Islamabad, June 11 — A former Pakistani soldier has moved court seeking a reassessment of the role of secret agencies in the country, including the Inter-Services Intelliegence (ISI) and Military Intelligence (MI).
Naik Mohammad Iqbal, who claimed that he was picked up and brutally tortured, filed an application in the Supreme Court Monday seeking the constitution of a parliamentary committee to reassess the role of the secret agencies, the highly regarded Dawn newspaper reported.
Iqbal, who was picked up by the intelligence agencies Nov 27, 2004, when his battalion was posted in Leepa Front in Pakistan-controlled Kashmir, claimed that his detention was kept such a secret that even his family was not informed.
He claimed that he was initially kept in Muzaffarabad Fort in solitary confinement for two years and was subjected to brutal torture so that he could confess to crimes he had not committed. Later he was moved to a torture cell in Rawalpindi within the vicinity of General Headquarters (GHQ), he said.
Iqbal’s lawyer Inamul Raheem said his client was never informed about the charges against him, according to the paper.

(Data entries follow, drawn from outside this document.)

## config.mk

```make
export PLATFORM = sky130hd
export DESIGN_NAME = instrCache
export DESIGN_NICKNAME = d
export VERILOG_FILES = /design/src/common/memPkg.sv /design/src/icache/instrCache.sv
export SDC_FILE = /design/constraint.sdc
export NUM_CORES = 1
export LEC_CHECK = 0
export BUFFER_PORTS_ARGS = -buffer_cell sky130_fd_sc_hd__buf_2
export CORE_AREA = 2 2 345 347
export CTS_BUF_LIST = sky130_fd_sc_hd__clkbuf_4
export DETAILED_ROUTE_END_ITERATION = 8
export DIE_AREA = 0 0 347 349
export PLACE_DENSITY = 0.46
export SETUP_SLACK_MARGIN = 0.3
export SLEW_MARGIN = 20
export SYNTH_ARGS = -nofsm -noshare
export SYNTH_HDL_FRONTEND = slang
export SYNTH_SLANG_ARGS = --single-unit
```

## constraint.sdc

```tcl
create_clock -name clk -period 17.6 [get_ports clk]
set_clock_uncertainty 0.1 [all_clocks]
set_input_delay 1.76 -clock clk [delete_from_list [all_inputs] [get_ports clk]]
set_output_delay 1.76 -clock clk [all_outputs]
set_load 0.05 [all_outputs]
```

## src/common/memPkg.sv

```systemverilog
package memPkg;

  // Bus widths shared by the caches, the arbiter and the memory
  localparam int addrWidth = 32;
  localparam int dataWidth = 32;

  // Golden-ratio multiplier for the memory fill pattern
  localparam logic [dataWidth-1:0] fillMult = 32'h9E3779B1;

  // Cache controller states
  // csRelease waits for ack to fall once req has dropped
  typedef enum logic [1:0] {
    csIdle,
    csRequest,
    csRelease
  } cacheState;

  // Arbiter grant owner
  typedef enum logic [1:0] {
    gsNone,
    gsFetch,
    gsData
  } grantState;

  // Reset value of a memory word, from its word index
  function automatic logic [dataWidth-1:0] fillWord(input logic [addrWidth-1:0] wordIdx);
    fillWord = wordIdx * fillMult;
  endfunction

endpackage

```

## src/icache/instrCache.sv

```systemverilog
`timescale 1ns/100ps

module instrCache #(
  parameter int numLines = 16
) (
  input  logic                         clk,
  input  logic                         rstN,
  input  logic                         fetchReq,
  input  logic [memPkg::addrWidth-1:0] fetchAddr,
  output logic [memPkg::dataWidth-1:0] instr,
  output logic                         iStall,
  output logic                         fReq,
  output logic [memPkg::addrWidth-1:0] fAddr,
  input  logic                         fAck,
  input  logic [memPkg::dataWidth-1:0] busRData
);
  import memPkg::*;

  // Byte address split: tag | index | 2-bit byte offset
  localparam int indexWidth = $clog2(numLines);
  localparam int tagWidth = addrWidth - indexWidth - 2;

  logic [numLines-1:0] validBits;
  logic [tagWidth-1:0] tagArr [numLines];
  logic [dataWidth-1:0] dataArr [numLines];

  cacheState state;
  logic [addrWidth-1:0] missAddr;

  logic [indexWidth-1:0] lookIdx;
  logic [tagWidth-1:0] lookTag;
  logic [indexWidth-1:0] fillIdx;
  logic [tagWidth-1:0] fillTag;
  logic hit;
  logic fillEn;

  // Lookup on the live fetch address
  assign lookIdx = fetchAddr[indexWidth+1:2];
  assign lookTag = fetchAddr[addrWidth-1:indexWidth+2];
  assign hit = validBits[lookIdx] && (tagArr[lookIdx] == lookTag);

  // Refill target comes from the address captured at the miss
  assign fillIdx = missAddr[indexWidth+1:2];
  assign fillTag = missAddr[addrWidth-1:indexWidth+2];

  // Line is written on the cycle ack is seen
  assign fillEn = (state == csRequest) && fAck;

  assign instr = dataArr[lookIdx];
  assign iStall = fetchReq && !hit;

  assign fReq = (state == csRequest);
  assign fAddr = missAddr;

  // Refill controller and valid bits
  always_ff @(posedge clk) begin
    if (!rstN) begin
      state <= csIdle;
      validBits <= '0;
    end else begin
      case (state)
        csIdle: begin
          if (fetchReq && !hit) state <= csRequest;
        end
        csRequest: begin
          if (fAck) begin
            state <= csRelease;
            validBits[fillIdx] <= 1'b1;
          end
        end
        // Next request only after ack is back low
        csRelease: begin
          if (!fAck) state <= csIdle;
        end
        default: state <= csIdle;
      endcase
    end
  end

  // Tag and data arrays, plus the captured miss address
  always_ff @(posedge clk) begin
    if (state == csIdle && fetchReq && !hit) missAddr <= fetchAddr;
    if (fillEn) begin
      tagArr[fillIdx] <= fillTag;
      dataArr[fillIdx] <= busRData;
    end
  end

  // Four-phase rule: req is held until ack arrives
  fReqHeld: assert property (@(posedge clk) disable iff (!rstN)
    fReq && !fAck |=> fReq)
    else $error("instrCache dropped fReq before fAck");

endmodule

```

==> results of run 1 <==
==> cells in the mapped netlist (all sizes together), types with 9 or more instances <==
cell	count	area share, %
xnor2	26	0.61
nor2	23	0.23
mux2i	55	1.5
xor2	13	0.31
o21a	17	0.34
edfxtp	960	77
nand4	9	0.15
mux4	259	16
clkbuf	21	0.21
nor3	13	0.17
a21oi	9	0.12
dfxtp	18	0.97
buf	51	0.90
nand2	15	0.15
==> worst max path at each step <==
stage | startpoint | to | slack (ns) | depth (start not counted)
floorplan | fAck | dataArr[0][0] | 10.74 | 3
global placement | fetchAddr[2] | iStall | 9.20 | 10
detailed placement | fetchAddr[2] | iStall | 9.25 | 10
CTS | fetchAddr[2] | iStall | 9.24 | 10
global route | fetchAddr[2] | iStall | 9.10 | 11
finish | fetchAddr[3] | iStall | 9.38 | 10
==> registers in the layout, summed over array words and instances, names as in the netlist <==
register / count
tagArr: 416
dataArr: 512
validBits: 16
fAddr: 32
state: 2
==> final cells by class <==
class	instances	area share [%]
Antenna cell	9	0.0522
Clock buffer	409	7.11
Clock inverter	34	0.365
Inverter	4	0.0348
Multi-Input combinational cell	501	18.0
Sequential cell	978	67.6
Tap cell	1536	4.45
Timing Repair Buffer	174	2.40
==> where the power goes <==
part / total, mW / switching, mW / leakage [nW] / internal (mW)
Sequential: 2.60 / 0.0212 / 8.80 / 2.58
Combinational: 0.266 / 0.172 / 3.16 / 0.0942
Clock: 1.96 / 0.894 / 1.97 / 1.06
Total: 4.82 / 1.09 / 13.9 / 3.74
==> per-layer routing <==
metal | track usage (%) | part of all wire, % | vias up
met5 | 0 | 0.054 | -
li1 | - | - | 7611
met4 | 5.29 | 1.7 | 8
met3 | 4.05 | 5.7 | 161
met1 | 22.1 | 45 | 9741
met2 | 25.4 | 48 | 592
==> critical path: stages <==
cell and delay [ns]:
buf_8 0.67, buf_12 0.76, mux4_2 0.60, o22ai_1 0.26, nor2_1 0.11, xor2_1 0.14, or3_1 0.41, nor4_1 0.83
a21boi_0 0.39, buf_2 0.31
==> cells by family (layout without fill, tap and decap cells) <==
family | count (synthesis) | in the layout
xor+xnor | 39 | 39
flops | 978 | 978
buf+inv | 76 | 621
compound gates | 57 | 57
other cells | 0 | 9
mux | 315 | 315
simple gates | 90 | 90
==> results_dict.tcl, run 1 <==
set metrics [dict create \
    place.port_buffers 133 \
    p_total_mw 4.82 \
    rr_startpoint "tagArr[7][3]" \
    setup_viol_count_final 0 \
    hold_viol 0 \
    min_to "validBits[6]" \
    slew_headroom_pct 29.6 \
    grt_pass1_wl_um 139000 \
    setup_tns_ns 0 \
    synth-compound-area-share_pct 1.08 \
    synthXorXnorAreaFrac_pct 0.917 \
    avgSynthCellArea_um2 24.0 \
    nFillCells 10800 \
    clock-sinks 978 \
    layout.nets 2003 \
    multiInputGateArea_um2 7750 \
    fmax_mhz 122 \
    die_w_um 347 \
    htree_levels 5 \
    vias 18100 \
    grt_max_degree 137 \
    ys_seq_area_share_pct 78.4 \
    gp_congestion 0.713 \
    holdBufCountCts 0 \
    via_per_inst 4.97 \
    rsz0062_at_grt "false" \
    critPathKind "input port to output port" \
    drt_iter0_markers 1313 \
    dp_hpwl_um 49400 \
    dieArea_um2 121000 \
    hold_depth 1 \
    track_usage_pct 16.2 \
    ys_ff_latch 978 \
    clockBufferDepth 4 \
    stdcell_count 3645 \
    outcome "finished clean" \
    min_from "validBits[6]" \
    syn_nets 1623 \
    seq_area_um2 29200 \
    fp.dieH_um 349 \
    muxShareOfSynthArea_pct 17.2 \
    crit_fanout 136 \
    cts_buffers 276 \
    p_leak_nw 13.9 \
    fin_area_um2 43200 \
    synthDistinctLibCells 51 \
    setup_slack_ns 9.38 \
    grt_pass1_vias 19700 \
    gr-total-overflow 0 \
    initial_core_util_pct 31.7 \
    synth_top_flop_cell "edfxtp_1" \
    dpl.cell_count 3192 \
    design.core.area_um2 117000 \
    synth-simple-area-share_pct 1.27 \
    p_per_area_nw_per_um2 112 \
    reg2reg_depth 9 \
    ios 134 \
    synthToLayoutAreaGrowth_pct 15.9 \
    reg2reg_slack_ns 13.71 \
    synth-edff-count 960 \
    drive_gt1_share_pct 41.3 \
    worstPathArrival_ns 6.36 \
    hold_path.class "flip-flop to flip-flop" \
    async_reset_ff_share_pct 0 \
    tightestPinTransition_ns 1.05 \
    insertion_delay_ns 1.18 \
    synth_top_family_by_area "multiplexers" \
    cts-root-buf "clkbuf_4" \
    synthAdderAreaFrac_pct 0 \
    required_ns 15.74 \
    layout_commonest_cell "edfxtp_1" \
    clkTransAtPathRegs_ns 0.06 \
    fin_crit_sh_pct 46.7 \
    final_cell_mix "edfxtp_1 (960), clkbuf_4 (409), mux4_2 (254)" \
    synth_area_um2 37300 \
    place_area_um2 39900 \
    crit_path_start_kind "input port" \
    maxSlewViolCount 0 \
    cts_resized 0 \
    rows 126 \
    post-route-min-period_ns 8.22 \
    wl_um 96800 \
    postLayoutCoreUtil_pct 36.8 \
    drc 0 \
    synth_warnings 0 \
    antenna_found_initial 11 \
    wl_per_cell_um 26.6 \
    r2r_end "state[0]" \
    cts_setup_buffers 0 \
    post-place-ws_ns 9.25 \
    drv_cap 0 \
    cts_tree "built" \
    synth_cells 1555 \
    drt_first_pass_iters 7 \
    endpoint_kind "output port" \
    peakVddDrop_mv 0.0552 \
    timing.hold.ws_ns 0.359 \
    ant_nets 0 \
]
(Power assumes the default switching activity.)
==> inputs of run 2 (changes only) <==
--- a/config.mk
+++ b/config.mk
@@ -5,11 +5,12 @@
 export SDC_FILE = /design/constraint.sdc
 export NUM_CORES = 1
 export LEC_CHECK = 0
+export ABC_AREA = 1
 export BUFFER_PORTS_ARGS = -buffer_cell sky130_fd_sc_hd__buf_2
-export CORE_AREA = 2 2 345 347
+export CORE_AREA = 2 2 353 355
 export CTS_BUF_LIST = sky130_fd_sc_hd__clkbuf_4
 export DETAILED_ROUTE_END_ITERATION = 8
-export DIE_AREA = 0 0 347 349
+export DIE_AREA = 0 0 355 357
 export PLACE_DENSITY = 0.46
 export SETUP_SLACK_MARGIN = 0.3
 export SLEW_MARGIN = 20
==> constraint.sdc (replaced) <==
create_clock -name clk -period 8.6 [get_ports clk]
set_clock_uncertainty 0.1 [all_clocks]
set_input_delay 0.86 -clock clk [delete_from_list [all_inputs] [get_ports clk]]
set_output_delay 0.86 -clock clk [all_outputs]
set_load 0.05 [all_outputs]
==> run 2 against run 1 <==
  * Synthesized area is 4.9% higher
  * Sequential cell count did not move
  * Combinational power up 150%
  * Clock-buffer cell count is 18 higher
==> results_dict.tcl, run 2 <==
set metrics [dict create \
    synth_top_area_share_pct 73.8 \
    crit_family "buffers and inverters" \
    cp_slowest_cell "buf_4" \
    synthDistinctLibCells 26 \
    p_per_area_nw_per_um2 224 \
    antenna_found_initial 7 \
    crit_fanout 51 \
    netlist_top_cells_count "edfxtp_1 (960), nand2_1 (522), nor2_1 (436), o21ai_0 (287), nand3_1 (263)" \
    cts-root-buf "clkbuf_4" \
    synth_warnings 0 \
    timing.hold.ws_ns 0.103 \
    hold_viol 0 \
    gr-total-overflow 0 \
    track_usage_pct 18.1 \
    async_reset_ff_share_pct 0 \
    clkTransAtPathRegs_ns 0.07 \
    critical_path_buf_inv_count 7 \
    synth_top_flop_cell "edfxtp_1" \
    synth-edff-count 960 \
    grt_max_degree 190 \
    fp.dieH_um 357 \
    wl_per_cell_um 21.9 \
    via_per_inst 4.87 \
    layout_commonest_cell "edfxtp_1" \
    synth_area_um2 39100 \
    rows 129 \
    die_w_um 355 \
    p_leak_nw 16.2 \
    clock-sinks 978 \
    fmax_mhz 168 \
    cts_resized 0 \
    cpMostUsedCell "nand2_1" \
    avgSynthCellArea_um2 12.5 \
    grt_pass1_vias 25600 \
    synthTopCellsByArea "edfxtp_1 (74%), nand2_1 (5.0%), nor2_1 (4.2%)" \
    p_total_mw 10.2 \
    ant_nets 0 \
    clockBufferDepth 4 \
    layout.nets 3518 \
    synth_cells 3119 \
    cts_buffers 283 \
    endpoint_kind "output port" \
    critPathKind "input port to output port" \
    initial_core_util_pct 31.8 \
    wl_um 116000 \
    drc 0 \
    dieArea_um2 127000 \
    synth_most_common_cell "edfxtp_1" \
    synth_top_cell_by_area "edfxtp_1" \
    nFillCells 12300 \
    drv_cap 0 \
    post-route-min-period_ns 5.95 \
    fin_crit_sh_pct 69.2 \
    place.port_buffers 133 \
    tightestPinTransition_ns 1.10 \
    setup_tns_ns 0 \
    drt_iter0_markers 2232 \
    slew_headroom_pct 26.5 \
    dp_hpwl_um 55600 \
    grt_pass1_wl_um 169000 \
    syn_nets 3187 \
    gp_congestion 0.720 \
    largest_register_ffs 512 \
    drive_gt1_share_pct 17.5 \
    required_ns 7.64 \
    synthToLayoutAreaGrowth_pct 16.2 \
    hold_path.class "input port to flip-flop" \
    rsz0062_at_grt "false" \
    worstPathArrival_ns 4.99 \
    holdBufCountCts 63 \
    ys_ff_latch 978 \
    crit_path_max_incr_delay_ns 0.76 \
    ios 134 \
    crit_path_start_kind "input port" \
    ys_seq_area_share_pct 74.7 \
    setup_viol_count_final 0 \
    cts_tree "built" \
    htree_levels 5 \
    insertion_delay_ns 1.19 \
    maxSlewViolCount 0 \
    top_register "dataArr" \
    design.core.area_um2 123000 \
    drt_first_pass_iters 5 \
    peakVddDrop_mv 0.126 \
    vias 25700 \
    cts_setup_buffers 0 \
    outcome "finished clean" \
    final_cell_mix "edfxtp_1 (960), nand2_1 (522), clkbuf_4 (427)" \
    crit_chain "dlygate4sd3_1, buf_6, buf_4, buf_4, nand3_1, nand3_1, nand2_1, nand2_1, nand2_1, inv_1, nand2_1, nor2_1, nand2_1, nor2_1, nand2_1, nand2_1, inv_1, buf_2" \
]
==> run 2: changes by cell type after synthesis, sizes merged, moves of 103 or more <==
cell    delta
nand2    +507
inv      +178
mux4     -259
o21ai    +330
nor2     +413
nand3    +263
o221ai   +103
==> run 2: area by class of cell <==
type,instances,area (um^2),share of cell area (%)
flip-flops and latches,978,29200,64.2
multi-input cells,1763,8340,18.4
clock buffers,427,3210,7.05
well taps,1637,2050,4.51
repair buffers,242,1730,3.80
inverters,182,708,1.56
clock inverters,45,200,0.441
diodes,9,22.5,0.0496
==> run 2: cells by family (layout without fill, tap and decap cells) <==
logic type / after synthesis / count (layout) / synth area share (%)
AND/OR/NAND/NOR: 1230 / 1230 / 12.7
flip-flops: 978 / 978 / 74.7
AO/OA/AOI/OAI: 533 / 533 / 8.30
buffers and inverters: 378 / 896 / 4.30
other: 0 / 9 / 0
==> run 2: where the power goes <==
| group | internal, mW | switching (mW) | total (mW) |
|---|---|---|---|
| Clock | 2.28 | 1.93 | 4.21 |
| Combinational | 0.167 | 0.494 | 0.661 |
| Sequential | 5.27 | 0.0458 | 5.32 |
| Total | 7.72 | 2.47 | 10.2 |
==> run 2: routing by layer <==
layer,global-route usage (%),share of wire (%),wire [um],vias to the layer above
met5,0,0.028,33,-
met4,7.60,2.8,3230,6
met3,3.38,5.3,6200,212
met2,28.7,46,53600,757
met1,24.4,46,52800,12700
li1,-,-,-,12000
==> run 2: stage by stage <==
stage / setup slack [ns] / cell area, um^2 / utilization, % / std cells
6_report: 2.65 / 45400 / 36.9 / 5283
5_1_grt: 2.44 / 45400 / 36.9 / 5282
4_1_cts: 2.59 / 45400 / 36.9 / 5274
3_5_place_dp: 3.03 / 41400 / 33.6 / 4739
3_3_place_gp: 3.03 / 41400 / 33.6 / 4738
2_1_floorplan: 4.03 / 39100 / - / 3119
==> run 2: final timing paths <==
kind                               startpoint              to  slack (ns)  depth (start not counted)
worst max-delay path             fetchAddr[4]          iStall        2.65                         18
worst min-delay path             fetchAddr[2]        fAddr[2]        0.10                          1
worst max register to register       state[0]  dataArr[7][19]        5.06                          8
worst min register to register  validBits[14]   validBits[14]        0.36                          2
==> inputs of run 3 (changes only) <==
--- a/config.mk
+++ b/config.mk
@@ -5,12 +5,12 @@
 export SDC_FILE = /design/constraint.sdc
 export NUM_CORES = 1
 export LEC_CHECK = 0
-export ABC_AREA = 1
+export ABC_AREA = 0
 export BUFFER_PORTS_ARGS = -buffer_cell sky130_fd_sc_hd__buf_2
-export CORE_AREA = 2 2 353 355
+export CORE_AREA = 2 2 345 347
 export CTS_BUF_LIST = sky130_fd_sc_hd__clkbuf_4
 export DETAILED_ROUTE_END_ITERATION = 8
-export DIE_AREA = 0 0 355 357
+export DIE_AREA = 0 0 347 349
 export PLACE_DENSITY = 0.46
 export SETUP_SLACK_MARGIN = 0.3
 export SLEW_MARGIN = 20
==> constraint.sdc (replaced) <==
create_clock -name clk -period 6.2 [get_ports clk]
set_clock_uncertainty 0.1 [all_clocks]
set_input_delay 0.62 -clock clk [delete_from_list [all_inputs] [get_ports clk]]
set_output_delay 0.62 -clock clk [all_outputs]
set_load 0.05 [all_outputs]
==> run 3 against run 2 <==
  * Non-clock buffer count up 10
  * Global-route usage fell by 2.0 points
  * Critical path depth shrank 6
  * Final area decreased by 3.0%
  * Worst hold slack improved by 0.049 ns
  * First-iteration DRC count is 34% lower
  * Final cell count down 30%
  * Total power is 36% higher
  * Utilization rose by 0.57 points
  * Setup slack worse by 1.8 ns
  * Critical path type unchanged
  * Highest routed layer unchanged
==> results_dict.tcl, run 3 (same netlist as run 1, synthesis figures left out) <==
set metrics [dict create \
    p_leak_nw 14.3 \
    cts-root-buf "clkbuf_4" \
    htree_levels 5 \
    synthToLayoutAreaGrowth_pct 18.3 \
    crit_path_max_incr_delay_ns 0.61 \
    drt_iter0_markers 1470 \
    maxSlewViolCount 0 \
    fin_crit_sh_pct 86.4 \
    drv_cap 0 \
    outcome "finished clean" \
    cts_tree "built" \
    p_per_area_nw_per_um2 313 \
    crit_chain "dlygate4sd3_1, buf_6, buf_4, mux4_2, mux2i_1, mux2i_1, xnor2_1, nand2_1, nor4_1, buf_4, a21boi_0, buf_2" \
    nFillCells 10800 \
    grt_pass1_vias 20000 \
    hold_viol 0 \
    hold_path.class "input port to flip-flop" \
    routed.top_layer "met5" \
    tightestPinTransition_ns 1.02 \
    layout.nets 2083 \
    wl_per_cell_um 26.1 \
    ios 134 \
    crit_family "buffers and inverters" \
    via_per_inst 4.92 \
    critical_path_buf_inv_count 5 \
    multiInputGateArea_um2 7780 \
    drc 0 \
    fmax_mhz 187 \
    crit_fanout 61 \
    fp.dieH_um 349 \
    cp_slowest_cell "nor4_1" \
    grt_max_degree 65 \
    seq_area_um2 29200 \
    place.port_buffers 133 \
    final_cell_mix "edfxtp_1 (960), clkbuf_4 (399), mux4_2 (254)" \
    required_ns 5.48 \
    critPathKind "input port to output port" \
    wl_met1_um 44400 \
    gp_congestion 0.732 \
    antenna_found_initial 5 \
    rsz0062_at_grt "false" \
    post-route-min-period_ns 5.35 \
    cts_setup_buffers 0 \
    rows 126 \
    track_usage_pct 16.1 \
    peakVddDrop_mv 0.136 \
    largest_register_ffs 512 \
    wl_um 97000 \
    design.core.area_um2 117000 \
    timing.hold.ws_ns 0.152 \
    dieArea_um2 121000 \
    dp_hpwl_um 49400 \
    drive_gt1_share_pct 40.1 \
    gr-total-overflow 0 \
    slew_headroom_pct 31.7 \
    crit_path_start_kind "input port" \
    holdBufCountCts 69 \
    cts_resized 0 \
    endpoint_kind "output port" \
    setup_viol_count_final 0 \
    clock-sinks 978 \
    insertion_delay_ns 1.13 \
    ant_nets 0 \
    vias 18300 \
    grt_pass1_wl_um 139000 \
    clockBufferDepth 4 \
    die_w_um 347 \
    worstPathArrival_ns 4.63 \
    wl_met3_um 4430 \
    dr_wl_met2_um 46300 \
    setup_tns_ns 0 \
    drt_first_pass_iters 5 \
    top_register "dataArr" \
    clkTransAtPathRegs_ns 0.06 \
    layout_commonest_cell "edfxtp_1" \
    cts_buffers 278 \
    initial_core_util_pct 31.7 \
]
## run 3: layout make-up
class	count	share of cell area, %
clock inverter	44	0.645
clock buffer	399	6.80
antenna	6	0.0341
tap	1536	4.36
sequential	978	66.2
timing repair buffer	252	4.22
multi-input combinational	501	17.7
inverter	4	0.0341
## run 3: layer usage
| layer | vias up | GRT usage, % |
|---|---|---|
| li1 | 7759 | - |
| met4 | 2 | 5.60 |
| met3 | 174 | 3.35 |
| met2 | 525 | 25.4 |
| met1 | 9825 | 22.3 |
| met5 | - | 0 |
## run 3: per-stage QoR
stage	worst slack, ns	power [mW]	instance area, um^2	util [%]	instances
after floorplan	1.42	8.01	37300	-	1555
after global placement	1.22	8.28	40100	34.1	3202
after detailed placement	1.30	8.29	40100	34.1	3202
after CTS	0.720	14.0	44000	37.5	3714
after global routing	0.633	14.4	44100	37.5	3719
final	0.845	13.8	44100	37.5	3720
## run 3: power by group
part           leakage (nW)  switching (mW)  internal, mW
registers              8.80          0.0624          7.32
clock network          1.99            2.55          3.09
logic                  3.51           0.491         0.300
total                  14.3            3.11          10.7
## run 3: path summary, 6_finish.rpt
check / from / endpoint / slack, ns / cells after the start
setup / recovery: fetchAddr[4] / iStall / 0.85 / 12
hold / removal: fetchAddr[2] / fAddr[2] / 0.15 / 2
setup reg to reg: tagArr[14][3] / state[0] / 2.37 / 10
hold reg to reg: validBits[14] / validBits[14] / 0.36 / 1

Iqbal said, after his family was made to believe that he had disappeared from his unit without notice, he was dumped in front of his home one midnight in 2008, badly injured and almost blind.
“The petitioner was totally crippled and became disabled and instead of any treatment he was thrown in a black hole type dungeon to die without any treatment and care,” the Dawn report quoted the court application as stating.
According to Iqbal, a reassessment of the role of secret agencies by a parliamentary committee will help help check crippling of young soldiers and recovery of mutilated bodies of people.
He asked the court to hold responsible the entire chain of command, including corps commanders, directors general of ISI and the MI and former president Pervez Musharraf, for illegally allowing the intelligence agencies to use draconian methods to suppress others for personal gains.
According to Iqbal, he was entitled to full pay along with allowances during the trial and medical attention.
He also said that at the behest of of the secret agencies, his unit wrote him off and the brigade commander and the general officer commanding never thought of taking care of his wife.
In his application, he also sought free medical treatment.